The post-2015 development agenda has sought legitimacy and credibility by being knowledge/evidence based and inclusive. Collectively, these four processes are an effort to balance the perspectives of states, civil society, the private sector, the Global North and the Global South to reveal shared aspirations and the desire for a new agenda built upon sustainable development and poverty reduction.

How Can Canada Help Set the Post-2015 International Development Agenda?

There is a natural synergy between Canada and the post-2015 roadmap as conceived by the HLP. The Government of Canada’s (GOC) three priority themes for development – increasing food security, securing the future of children and youth, and stimulating sustainable economic growth – are key planks in the proposed post-2015 framework. Yet Ottawa’s participation in the post-2015 process has largely followed a hands-off, ambivalent approach. Canada has been a participant solely through bureaucratic channels, co-sponsoring, with Senegal and Germany, a thematic consultation on education in March 2013 and providing $1 million to the consultation process. Canada has the potential to offer much more through the sharing of best practices and expertise, especially in precisely the new areas of universal sustainability, public-private partnerships (P3), and universal and measurable targets which have been identified as essential to the Post-2015 Agenda.

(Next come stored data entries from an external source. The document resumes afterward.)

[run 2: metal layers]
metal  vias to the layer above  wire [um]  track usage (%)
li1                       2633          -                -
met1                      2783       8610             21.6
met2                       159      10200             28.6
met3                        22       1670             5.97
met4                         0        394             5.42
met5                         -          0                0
<file path="config.mk">
export PLATFORM = sky130hd
export DESIGN_NAME = regwrite_scoreboard_decoder_flat
export DESIGN_NICKNAME = d
export VERILOG_FILES = /design/src/rtl/regwrite_scoreboard_decoder_if.sv /design/src/rtl/regwrite_scoreboard_decoder.sv /design/src/flat_wrapper.sv
export SDC_FILE = /design/constraint.sdc
export NUM_CORES = 1
export LEC_CHECK = 0
export BUFFER_PORTS_ARGS = -buffer_cell sky130_fd_sc_hd__buf_2
export CAP_MARGIN = 20
export CORE_MARGIN = 1.5
export CORE_UTILIZATION = 54
export CTS_CLUSTER_SIZE = 14
export DETAILED_ROUTE_END_ITERATION = 12
export PLACE_DENSITY = 0.76
export SYNTH_ARGS = -nofsm -noshare
export SYNTH_HDL_FRONTEND = slang
export SYNTH_SLANG_ARGS = --single-unit
</file>
<file path="constraint.sdc">
create_clock -name clk -period 5.95 [get_ports clk]
set_clock_uncertainty 0.15 [all_clocks]
set_input_delay 0.8925 -clock clk [delete_from_list [all_inputs] [get_ports clk]]
set_output_delay 0.8925 -clock clk [all_outputs]
set_load 0.05 [all_outputs]
</file>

  • Universal Sustainability. With current trends demonstrating that resource extraction will be a key driver of economic growth in developing countries, Canada should share its best practices and strategies for building natural resource governance capacity and regulatory institutions. Assisting in effective and sustainable resource management is a key component of DFATD’s Sustainable Economic Growth Strategy and can build upon Canadian successes in countries such as Ghana, Peru, Columbia and Bolivia.
  • Private-Public Partnerships. The push for integrating the private sector in development raises questions about how to ensure accountability among these new actors. The GOC can help address these questions by sharing lessons learned from its extensive history in successful (and less than successful) and accountable private-public partnerships. Through its Sustainable Economic Growth Strategy, and domestic P3 agency PPP Canada, Canada has a global reputation for ensuring value and accountability in P3 development projects.
  • Universal and Measurable Targets. Statistics Canada, internationally-lauded Canadian polling firms and leading academic institutionscould form a private-public partnership to provide the GOC with a repertoire of potential indicators and assessment methods to measure the post-2015 goals. This would be strengthened by sharing how the GOC currently pursues an open data initiative for its aid projects that allows the public and civil society to access the raw data informing the GOC’s policy decisions and independently assess their success.
  • Security.Security as an area for engagement has been de-emphasized by the GOC,which signed on to the 2011New Deal for Engagement in Fragile States merely as an adopter, not a policy leader.Before the merger of the Canadian International Development Agency into the Department of Foreign Affairs and International Trade (now the Department of Foreign Affairs, Trade and Development), security development related projects largely consisted of demining and funding external agencies' disarmament and demobilization programs.Security engagement requires renewed political will to engage in multilateral forums such as the United Nations.

As UNA-Canada’s President & CEO Kate White has observed elsewhere, the key prerequisite for any greater involvement in the new agenda is the abandonment by the GOC of language that casts the United Nations as merely a ‘talk shop’. As those in the diplomatic trenches over the long haul know, it is dialogue that leads to norms, norms to practice, practice to prosperity and peace. The setting of the global development agenda for the coming decades is a time for Canada to make its mark: to show that the ideology of equality is universal. The time for waiting on the sidelines is over.